### EXERCISE AIM
Could you say how many lines in the records include "trial"? Please give the number by itself.

(Dataset entries)
-- Opening Marker --
Background: an optimization exercise with open tools, aiming at small area, a short achievable clock period and few clock cycles per item. Do not read the settings as production practice.
Only simulation tests tie the RTL to the original design; equivalence was not proved.
Power is estimated from default activity; no workload was simulated.

[design/flow/config.mk]
export PLATFORM = sky130hd
export DESIGN_NAME = newton_square_root_top
export DESIGN_NICKNAME = newton_square_root_top
export VERILOG_FILES = /design/flow/design.v
export SDC_FILE = /design/flow/constraint.sdc
export NUM_CORES = 4
export LEC_CHECK = 0
export CAP_MARGIN = 20
export CORE_MARGIN = 2
export CORE_UTILIZATION = 30
export SLEW_MARGIN = 20
[design/flow/constraint.sdc]
create_clock -name core_clock -period 11.0 [get_ports {clock}]
set_input_delay 2.2000 -clock core_clock [delete_from_list [all_inputs] [get_ports {clock}]]
set_output_delay 2.2000 -clock core_clock [all_outputs]
set_load 0.01 [all_outputs]
[design/flow/design.v]
package nsqrt_pkg;
   localparam logic [31:0] NEG_ONE_Q16 = 32'hFFFF_0000;
   localparam logic [31:0] TOL_RESET   = 32'h0001_0000;
endpackage
module newton_square_root_top (
   input  logic               clock,
   input  logic               reset,
   input  logic               req_valid,
   output logic               req_stall,
   input  logic signed [31:0] req_radicand,
   output logic               rsp_valid,
   input  logic               rsp_stall,
   output logic signed [31:0] rsp_root,
   output logic [6:0]         rsp_steps_taken,
   output logic               rsp_negative_input,
   input  logic               csr_write_enable,
   input  logic [31:0]        csr_write_data
);
   typedef enum logic [2:0] {
      S_IDLE, S_INIT, S_CHK0, S_UPD, S_DIV, S_OUT
   } state_type;
   state_type   state_ff;
   logic [31:0] tol_ff;
   logic [31:0] w_ff;       
   logic [4:0]  k_ff;       
   logic [4:0]  cnt_ff;     
   logic [30:0] x_ff;
   logic [23:0] q_ff;
   logic [30:0] p_ff;       
   logic [6:0]  n_ff;
   logic        neg_ff;
   logic        pend_ff;    
   logic [34:0] acc_ff;     
   logic [16:0] sqm_ff;     
   logic [33:0] sqw_ff;     
   always_ff @(posedge clock) begin
      if (reset) tol_ff <= nsqrt_pkg::TOL_RESET;
      else if (csr_write_enable) tol_ff <= csr_write_data;
   end
   assign req_stall          = (state_ff != S_IDLE);
   assign rsp_valid          = (state_ff == S_OUT);
   assign rsp_root           = {neg_ff, {15{neg_ff}} | x_ff[30:16], x_ff[15:0]};
   assign rsp_steps_taken    = n_ff;
   assign rsp_negative_input = neg_ff;
   logic [30:0] a;
   logic        a_ge1;
   logic [4:0]  half_bl;    
   logic [17:0] e0;
   assign a     = w_ff[30:0];
   assign a_ge1 = |a[30:16];
   assign e0    = a[17:0] - 18'h08000;
   always_comb begin
      half_bl = 5'd0;
      for (int i = 0; i < 31; i++)
         if (a[i]) half_bl = 5'((i + 2) / 2);
   end
   logic        sq_done, chk_pass, chk_le0, chk_cyc;
   logic [33:0] acc_mag;
   assign sq_done  = (sqm_ff == 17'd0);
   assign acc_mag  = acc_ff[34] ? ~acc_ff[33:0] : acc_ff[33:0];
   assign chk_pass = acc_ff[34] ? (acc_mag <= {2'b00, tol_ff}) : (acc_mag < {2'b00, tol_ff});
   assign chk_le0  = acc_ff[34];
   assign chk_cyc  = (acc_mag == {2'b00, x_ff, 1'b0});    
   logic        div_bit;
   logic [32:0] trial;
   logic        div_last;
   assign div_bit  = (cnt_ff < 5'd8) ? w_ff[3'd7 - cnt_ff[2:0]] : 1'b0;
   assign trial    = {1'b0, p_ff, div_bit} - {2'b00, x_ff};
   assign div_last = (cnt_ff == k_ff);
   logic [31:0] upd_s;
   logic [30:0] upd_d;
   logic [31:0] upd_r;
   logic [29:0] upd_f;
   logic        upd_big;
   assign upd_s   = {1'b0, x_ff} + {8'd0, q_ff};
   assign upd_d   = x_ff - {7'd0, q_ff};
   assign upd_f   = upd_d[30:1];
   assign upd_big = |upd_f[29:17];
   assign upd_r   = {1'b0, p_ff} + (upd_d[0] ? {8'd0, q_ff} : 32'd0);
   localparam logic [34:0] ACC_BIG = 35'h3_FFFF_FFFF;
   always_ff @(posedge clock) begin
      if (reset) begin
         state_ff <= S_IDLE;
      end else begin
         if (!sq_done) begin
            if (sqm_ff[0]) acc_ff <= acc_ff + {1'b0, sqw_ff};
            sqm_ff <= sqm_ff >> 1;
            sqw_ff <= sqw_ff << 1;
         end
         unique case (state_ff)
            S_IDLE: begin
               w_ff <= req_radicand;
               if (req_valid) state_ff <= S_INIT;
            end
            S_INIT: begin
               n_ff   <= '0;
               neg_ff <= w_ff[31];
               p_ff   <= '0;
               k_ff   <= 5'd8 + half_bl;
               cnt_ff <= 5'd16 - half_bl;
               if (w_ff[31] || a == 31'd0) begin
                  x_ff     <= '0;
                  state_ff <= S_OUT;
               end else begin
                  state_ff <= S_CHK0;
                  if (a_ge1) begin
                     x_ff <= a;
                     q_ff <= 24'h01_0000;
                     acc_ff <= ~35'h0_4000_0000;
                     if (e0[17] || |a[30:18]) begin
                        acc_ff <= ACC_BIG;
                        sqm_ff <= '0;
                     end else begin
                        sqm_ff <= e0[16:0];
                        sqw_ff <= {17'd0, e0[16:0]};
                     end
                  end else begin
                     x_ff   <= 31'h0001_0000;
                     q_ff   <= {8'd0, a[15:0]};
                     acc_ff <= ~{3'd0, a[15:0], 16'd0};
                     sqm_ff <= 17'd1;
                     sqw_ff <= 34'h1_0000_0000;
                  end
               end
            end
            S_CHK0: begin
               if (cnt_ff != 5'd0) begin
                  w_ff   <= w_ff << 1;
                  cnt_ff <= cnt_ff - 5'd1;
               end
               if (sq_done) begin
                  if (chk_pass) state_ff <= S_OUT;
                  else if (cnt_ff == 5'd0) state_ff <= S_UPD;
               end
            end
            S_UPD: begin
               x_ff    <= upd_s[31:1];
               n_ff    <= n_ff + 7'd1;
               p_ff    <= {7'd0, w_ff[31:8]};
               q_ff    <= '0;
               cnt_ff  <= '0;
               pend_ff <= 1'b1;
               if (upd_big) begin
                  acc_ff <= ACC_BIG;
                  sqm_ff <= '0;
               end else begin
                  acc_ff <= ~{3'd0, upd_r};
                  sqm_ff <= upd_f[16:0];
                  sqw_ff <= {17'd0, upd_f[16:0]};
               end
               state_ff <= S_DIV;
            end
            S_DIV: begin
               if (!div_last) begin
                  cnt_ff <= cnt_ff + 5'd1;
                  q_ff   <= {q_ff[22:0], ~trial[32]};
                  if (!trial[32]) p_ff <= trial[30:0];
                  else p_ff <= {p_ff[29:0], div_bit};
               end
               if (pend_ff && sq_done) begin
                  if (chk_pass) begin
                     state_ff <= S_OUT;
                  end else if (chk_le0) begin
                     state_ff <= S_OUT;
                     n_ff     <= 7'd100;
                     if (chk_cyc) begin
                        if (tol_ff != 32'd0) begin
                           x_ff[0] <= 1'b1;
                           n_ff    <= n_ff + 7'd1;
                        end else begin
                           x_ff[0] <= n_ff[0];
                        end
                     end
                  end else begin
                     pend_ff <= 1'b0;
                     if (div_last) state_ff <= S_UPD;
                  end
               end else if (!pend_ff && div_last) begin
                  state_ff <= S_UPD;
               end
            end
            S_OUT: if (!rsp_stall) state_ff <= S_IDLE;
            default: state_ff <= S_IDLE;
         endcase
      end
   end
endmodule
-- Closing Marker --
### REPLY
4